Handle Now (Attack Status)

Detailed description of Protection Status

The Protection Status section displays the security status of your network assets, such as the proportion of protected assets to all assets and the security evaluation of your service. This section also displays Suggestions for security hardening. This helps you understand the network-related weaknesses in your service and offers suggestions to improve protection.

Protection Status

If the security evaluation result for your service is Risks as shown in the preceding figure, we recommend that you implement the security hardening measures in the Suggestions section. This improves protection for your service.

Detailed description of Attack Analysis

The Attack Analysis section displays the trend of traffic attacks on your network assets over the last year. This helps you evaluate potential risks to your service and what is required to protect your service.

Attack Analysis
You can query the following data:
  • Attack Trend (IP Address): the basic information about the traffic attacks on your IP addresses. The information includes Mitigation, Blackhole Filtering Event, IP Address Under Mitigation, and IP Address Under Blackhole Filtering.
  • Peak Attack Throughput (IP Address): the trend of peak attack traffic based on IP addresses.
  • Attacked Duration (IP Address): the trend of the duration of traffic attacks based on IP addresses.

You can click the buttons in the upper-right corner of the section to switch between time ranges to query. The time ranges are Last 1 Week, Last 1 Month, Last 3 Months, and Last 1 Year.

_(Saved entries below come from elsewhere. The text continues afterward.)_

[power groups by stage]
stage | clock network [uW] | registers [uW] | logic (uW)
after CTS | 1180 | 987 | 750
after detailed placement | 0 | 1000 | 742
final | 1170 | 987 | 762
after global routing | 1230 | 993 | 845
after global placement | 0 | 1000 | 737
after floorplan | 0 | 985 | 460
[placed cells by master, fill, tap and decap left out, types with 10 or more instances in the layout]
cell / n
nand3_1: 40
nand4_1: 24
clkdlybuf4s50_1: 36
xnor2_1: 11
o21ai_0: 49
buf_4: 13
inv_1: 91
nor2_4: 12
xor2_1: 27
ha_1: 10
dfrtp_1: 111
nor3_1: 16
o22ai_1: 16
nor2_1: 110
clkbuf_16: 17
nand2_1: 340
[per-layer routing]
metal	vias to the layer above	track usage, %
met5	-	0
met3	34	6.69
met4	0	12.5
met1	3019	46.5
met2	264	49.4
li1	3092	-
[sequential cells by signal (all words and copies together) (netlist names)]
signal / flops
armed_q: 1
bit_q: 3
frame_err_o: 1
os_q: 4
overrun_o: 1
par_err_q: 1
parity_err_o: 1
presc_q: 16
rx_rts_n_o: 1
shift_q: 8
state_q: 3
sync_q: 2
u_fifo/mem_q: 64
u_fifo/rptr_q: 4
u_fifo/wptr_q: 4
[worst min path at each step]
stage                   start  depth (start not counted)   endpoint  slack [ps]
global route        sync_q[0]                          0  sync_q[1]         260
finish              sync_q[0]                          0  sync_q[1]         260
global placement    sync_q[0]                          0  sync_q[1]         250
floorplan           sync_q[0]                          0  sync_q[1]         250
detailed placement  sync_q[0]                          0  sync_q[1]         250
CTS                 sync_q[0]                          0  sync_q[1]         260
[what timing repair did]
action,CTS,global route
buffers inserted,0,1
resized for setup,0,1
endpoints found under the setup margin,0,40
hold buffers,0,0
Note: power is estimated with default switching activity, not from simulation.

Detailed description of Hotspot Assets

The Hotspot Assets section ranks the most attacked assets over the last year. This helps you identify core assets.

Hotspot Assets

We recommend that you deploy a comprehensive security hardening solution for the most attacked assets. For more information, see Best practices for mitigating DDoS attacks.

Detailed description of Industry Risk Insight

The Industry Risk Insight section displays the trend in the quantity of traffic attacks in various industries over the last six months. This helps you understand the security posture specific to the industry of your business.

You can click All Industries or Current Industry in the upper-right corner of the section to query the related data. The following list describes the details:
  • After you click All Industries, you can select an industry in which you are interested from the Industry drop-down list. Then, you can query the quantity of traffic attacks in the industry over the last six months. For example, you can select Research Institutes, Automotive Manufacturing, or Gaming.
  • After you click Current Industry, you can specify the industry of your business and query the quantity of traffic attacks in the industry over the last six months

Traffic Security Documentation

The Traffic Security Documentation section provides links to the latest updates in the field of traffic security. This helps you understand the background of traffic security and obtain up-to-date information in this field.

You can click a link to view the details of the update in which you are interested.